The fact of the matter was this: several days ago Sofya Petrovna Likhutina had returned home from Baroness R.R. At Baroness R.R.’s that evening there had been table-tapping; whitish sparks had run across the wall; and on one occasion the table had even jumped: no more; but Sofya Petrovna’s nerves were stretched to the limit (after a seance she wandered about the streets), and the entrance porch to her house was not lit (the entrance porches to blocks of cheap flats are not lit): and inside the black entrance Sofya Petrovna very distinctly saw a spot even blacker than the darkness staring at her – it looked like a black mask; something showed dimly red beneath the mask, and with all her strength Sofya Petrovna tugged at the bell. And when the door flew open and a stream of bright light from the hallway fell on the staircase, Mavrushka uttered a scream and threw up her hands: Sofya Petrovna saw nothing, because she impetuously flew past into the flat. Mavrushka saw: behind the barynya’s back a red, satin domino stretched forward its black mask, surrounded from below by a thick lace fan that was of course black, so that this black lace fell towards Sofya Petrovna’s shoulder (it was a good thing that she did not turn her little head); the red domino stretched out to Mavrushka its bloody sleeve, from which a visiting card protruded; and when the door slammed in front of the hand, Sofya Petrovna, too, saw the visiting card by the door (it had doubtless flown through the crack in the doorway); but what was drawn on that visiting card? A skull and crossbones instead of a nobleman’s coronet and also the words, set in fashionable script: ‘I await you at the masked ball – at such-and-such a place, on such-and-such a date’; and then the signature: ‘The Red Buffoon’.

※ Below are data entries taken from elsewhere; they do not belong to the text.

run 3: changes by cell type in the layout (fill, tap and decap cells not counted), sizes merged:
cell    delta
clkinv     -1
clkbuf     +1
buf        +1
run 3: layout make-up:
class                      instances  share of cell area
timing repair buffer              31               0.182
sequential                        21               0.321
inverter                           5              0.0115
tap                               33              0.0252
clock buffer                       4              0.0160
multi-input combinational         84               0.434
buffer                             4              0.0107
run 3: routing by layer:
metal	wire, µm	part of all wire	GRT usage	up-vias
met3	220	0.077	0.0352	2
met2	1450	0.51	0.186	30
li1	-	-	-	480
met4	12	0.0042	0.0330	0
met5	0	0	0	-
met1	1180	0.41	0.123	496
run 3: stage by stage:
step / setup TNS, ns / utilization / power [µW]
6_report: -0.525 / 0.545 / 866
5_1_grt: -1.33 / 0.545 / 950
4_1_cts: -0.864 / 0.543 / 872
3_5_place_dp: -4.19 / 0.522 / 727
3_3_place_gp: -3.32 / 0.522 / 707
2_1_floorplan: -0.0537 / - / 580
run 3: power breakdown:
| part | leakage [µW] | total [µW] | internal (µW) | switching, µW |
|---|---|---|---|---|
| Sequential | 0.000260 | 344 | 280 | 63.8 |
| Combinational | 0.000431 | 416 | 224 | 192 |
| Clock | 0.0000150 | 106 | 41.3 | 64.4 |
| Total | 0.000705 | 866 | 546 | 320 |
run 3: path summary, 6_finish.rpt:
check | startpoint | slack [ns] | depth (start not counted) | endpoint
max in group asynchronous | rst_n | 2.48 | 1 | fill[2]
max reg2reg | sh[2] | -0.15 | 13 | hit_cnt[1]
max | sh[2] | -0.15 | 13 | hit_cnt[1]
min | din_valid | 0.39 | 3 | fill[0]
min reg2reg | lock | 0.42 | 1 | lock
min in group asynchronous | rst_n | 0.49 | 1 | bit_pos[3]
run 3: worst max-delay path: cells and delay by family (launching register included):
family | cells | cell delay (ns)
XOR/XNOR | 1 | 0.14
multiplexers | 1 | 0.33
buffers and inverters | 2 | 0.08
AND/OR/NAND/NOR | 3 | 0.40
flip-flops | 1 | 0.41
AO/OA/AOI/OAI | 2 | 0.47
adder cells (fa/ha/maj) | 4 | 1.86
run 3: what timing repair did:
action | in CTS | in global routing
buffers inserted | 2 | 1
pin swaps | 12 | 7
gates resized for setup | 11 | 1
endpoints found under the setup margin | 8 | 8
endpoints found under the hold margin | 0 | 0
$ cat src/rtl/usb_rx_pkg.sv
// Shared types and defaults for the full-speed USB receive deserializer.
// Line symbol encodings are {dp, dm}; a dp1/dm1 sample is folded into SE0.
package usb_rx_pkg;

    localparam int SYNC_ZEROS_DEF = 5;
    localparam int STUFF_LEN_DEF  = 6;

    typedef enum logic [2:0] {
        ST_IDLE,
        ST_SYNC,
        ST_DATA,
        ST_EOP2,
        ST_WAITJ,
        ST_ERR
    } rx_state_e;

    typedef enum logic [1:0] {
        SYM_SE0 = 2'b00,
        SYM_K   = 2'b01,
        SYM_J   = 2'b10
    } line_sym_e;

    typedef struct packed {
        logic       valid;
        logic       sop;
        logic       eop;
        logic [7:0] data;
    } rx_beat_t;

    function automatic line_sym_e decode_sym(input logic dp, input logic dm);
        case ({dp, dm})
            2'b10:   return SYM_J;
            2'b01:   return SYM_K;
            default: return SYM_SE0;
        endcase
    endfunction

endpackage

$ cat src/rtl/usb_bit_unstuff.sv
// NRZI decoder and bit-stuff remover. All outputs are combinational and
// qualified by the current bit strobe; stuffing only applies while stuff_en.
module usb_bit_unstuff
    import usb_rx_pkg::*;
#(
    parameter int STUFF_LEN = STUFF_LEN_DEF
) (
    input  logic clk,
    input  logic rst_n,
    input  logic rx_en,
    input  logic bit_strobe,
    input  logic rx_dp,
    input  logic rx_dm,
    input  logic stuff_en,
    input  logic run_set,
    output logic sym_vld,
    output logic sym_j,
    output logic sym_k,
    output logic se0,
    output logic bit_vld,
    output logic bit_val,
    output logic stuff_err
);

    localparam int RW = $clog2(STUFF_LEN + 1);

    line_sym_e     sym;
    line_sym_e     prev_sym;
    logic [RW-1:0] run;
    logic          at_limit;
    logic          non_se0;

    always_comb begin
        sym       = decode_sym(rx_dp, rx_dm);
        sym_vld   = rx_en && bit_strobe;
        non_se0   = sym_vld && (sym != SYM_SE0);
        se0       = sym_vld && (sym == SYM_SE0);
        sym_j     = sym_vld && (sym == SYM_J);
        sym_k     = sym_vld && (sym == SYM_K);
        bit_val   = (sym == prev_sym);
        at_limit  = stuff_en && (run == RW'(STUFF_LEN));
        // the bit after a full run of ones must be a stuffed 0: drop it, or flag a 1
        bit_vld   = non_se0 && !at_limit;
        stuff_err = non_se0 && at_limit && bit_val;
    end

    always_ff @(posedge clk or negedge rst_n) begin
        if (!rst_n) begin
            prev_sym <= SYM_J;
            run      <= '0;
        end else if (!rx_en) begin
            prev_sym <= SYM_J;
            run      <= '0;
        end else begin
            if (non_se0)
                prev_sym <= sym;
            if (run_set)
                run <= RW'(1);
            else if (non_se0 && stuff_en)
                run <= (at_limit || !bit_val) ? '0 : run + RW'(1);
        end
    end

endmodule

$ cat src/rtl/usb_rx_deserial.sv
// USB full-speed receive front end: SYNC detect, byte assembly, EOP detect.
// One byte is held back so the last byte of a packet can carry rx_eop.
module usb_rx_deserial
    import usb_rx_pkg::*;
#(
    parameter int SYNC_ZEROS = SYNC_ZEROS_DEF,
    parameter int STUFF_LEN  = STUFF_LEN_DEF
) (
    input  logic       clk,
    input  logic       rst_n,
    input  logic       rx_en,
    input  logic       bit_strobe,
    input  logic       rx_dp,
    input  logic       rx_dm,
    output logic [7:0] rx_data,
    output logic       rx_valid,
    output logic       rx_sop,
    output logic       rx_eop,
    output logic       rx_data_on,
    output logic       rx_err
);

    localparam int SCW = $clog2(SYNC_ZEROS + 1);

    rx_state_e      state, state_nxt;
    logic [SCW-1:0] sync_cnt;
    logic [2:0]     bit_cnt;
    logic [7:0]     shreg;
    logic [7:0]     held;
    logic           held_vld;
    logic           held_first;

    logic           sym_vld, sym_j, sym_k, se0;
    logic           bit_vld, bit_val, stuff_err;
    logic           stuff_en, sync_ok, accept, byte_done, line_idle, err_set;
    logic [7:0]     byte_nxt;
    rx_beat_t       beat;

    usb_bit_unstuff #(.STUFF_LEN(STUFF_LEN)) u_unstuff (
        .clk       (clk),
        .rst_n     (rst_n),
        .rx_en     (rx_en),
        .bit_strobe(bit_strobe),
        .rx_dp     (rx_dp),
        .rx_dm     (rx_dm),
        .stuff_en  (stuff_en),
        .run_set   (accept),
        .sym_vld   (sym_vld),
        .sym_j     (sym_j),
        .sym_k     (sym_k),
        .se0       (se0),
        .bit_vld   (bit_vld),
        .bit_val   (bit_val),
        .stuff_err (stuff_err)
    );

    always_ff @(posedge clk or negedge rst_n) begin
        if (!rst_n)
            state <= ST_IDLE;
        else if (!rx_en)
            state <= ST_IDLE;
        else
            state <= state_nxt;
    end

    always_comb begin
        state_nxt = state;
        case (state)
            ST_IDLE:  if (sym_k) state_nxt = ST_SYNC;
            ST_SYNC: begin
                if (se0)
                    state_nxt = ST_IDLE;
                else if (bit_vld && bit_val)
                    state_nxt = sync_ok ? ST_DATA : ST_IDLE;
            end
            ST_DATA: begin
                if (stuff_err)
                    state_nxt = ST_ERR;
                else if (se0)
                    state_nxt = (bit_cnt == 3'd0) ? ST_EOP2 : ST_ERR;
            end
            ST_EOP2:  if (sym_vld) state_nxt = se0 ? ST_WAITJ : ST_ERR;
            ST_WAITJ,
            ST_ERR:   if (sym_j) state_nxt = ST_IDLE;
            default:  state_nxt = ST_IDLE;
        endcase
    end

    always_comb begin
        stuff_en  = (state == ST_DATA);
        sync_ok   = (sync_cnt >= SCW'(SYNC_ZEROS));
        accept    = (state == ST_SYNC) && bit_vld && bit_val && sync_ok;
        byte_nxt  = {bit_val, shreg[7:1]};
        byte_done = (state == ST_DATA) && bit_vld && (bit_cnt == 3'd7);
        line_idle = ((state == ST_WAITJ) || (state == ST_ERR)) && sym_j;
        err_set   = stuff_err
                  || ((state == ST_DATA) && se0 && (bit_cnt != 3'd0))
                  || ((state == ST_EOP2) && sym_vld && !se0);
        beat       = '0;
        beat.data  = held;
        beat.sop   = held_first;
        // a completed byte releases the previous one; the second EOP SE0 releases the last
        if (byte_done && held_vld) begin
            beat.valid = 1'b1;
        end else if ((state == ST_EOP2) && se0 && held_vld) begin
            beat.valid = 1'b1;
            beat.eop   = 1'b1;
        end
        if (!beat.valid)
            beat.sop = 1'b0;
    end

    always_ff @(posedge clk or negedge rst_n) begin
        if (!rst_n) begin
            rx_data    <= '0;
            rx_valid   <= 1'b0;
            rx_sop     <= 1'b0;
            rx_eop     <= 1'b0;
            rx_data_on <= 1'b0;
            rx_err     <= 1'b0;
        end else if (!rx_en) begin
            rx_data    <= '0;
            rx_valid   <= 1'b0;
            rx_sop     <= 1'b0;
            rx_eop     <= 1'b0;
            rx_data_on <= 1'b0;
            rx_err     <= 1'b0;
        end else begin
            rx_valid <= beat.valid;
            rx_sop   <= beat.sop;
            rx_eop   <= beat.eop;
            rx_err   <= err_set;
            if (beat.valid)
                rx_data <= beat.data;
            if (accept)
                rx_data_on <= 1'b1;
            else if (line_idle)
                rx_data_on <= 1'b0;
        end
    end

    always_ff @(posedge clk or negedge rst_n) begin
        if (!rst_n) begin
            sync_cnt   <= '0;
            bit_cnt    <= '0;
            shreg      <= '0;
            held       <= '0;
            held_vld   <= 1'b0;
            held_first <= 1'b0;
        end else if (!rx_en) begin
            sync_cnt   <= '0;
            bit_cnt    <= '0;
            shreg      <= '0;
            held       <= '0;
            held_vld   <= 1'b0;
            held_first <= 1'b0;
        end else begin
            // the K leaving idle is itself the first decoded 0 of SYNC
            if ((state == ST_IDLE) && sym_k)
                sync_cnt <= SCW'(1);
            else if ((state == ST_SYNC) && bit_vld && !bit_val && !sync_ok)
                sync_cnt <= sync_cnt + SCW'(1);

            if (accept) begin
                bit_cnt    <= '0;
                held_vld   <= 1'b0;
                held_first <= 1'b0;
            end else if ((state == ST_DATA) && bit_vld) begin
                bit_cnt <= bit_cnt + 3'd1;
                shreg   <= byte_nxt;
                if (byte_done) begin
                    held       <= byte_nxt;
                    held_vld   <= 1'b1;
                    held_first <= !held_vld;
                end
            end else if (beat.eop || line_idle) begin
                held_vld <= 1'b0;
            end
        end
    end

endmodule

Sofya Petrovna spent the whole evening in a dreadful state of agitation. Who could have dressed up in a red domino? Of course, it was he, Nikolai Apollonovich: after all, she seemed to remember she had once called him by that name … And the Red Buffoon had arrived. In that case what name was one to give to such a piece of behaviour with a defenceless woman? Well, was it not a vileness?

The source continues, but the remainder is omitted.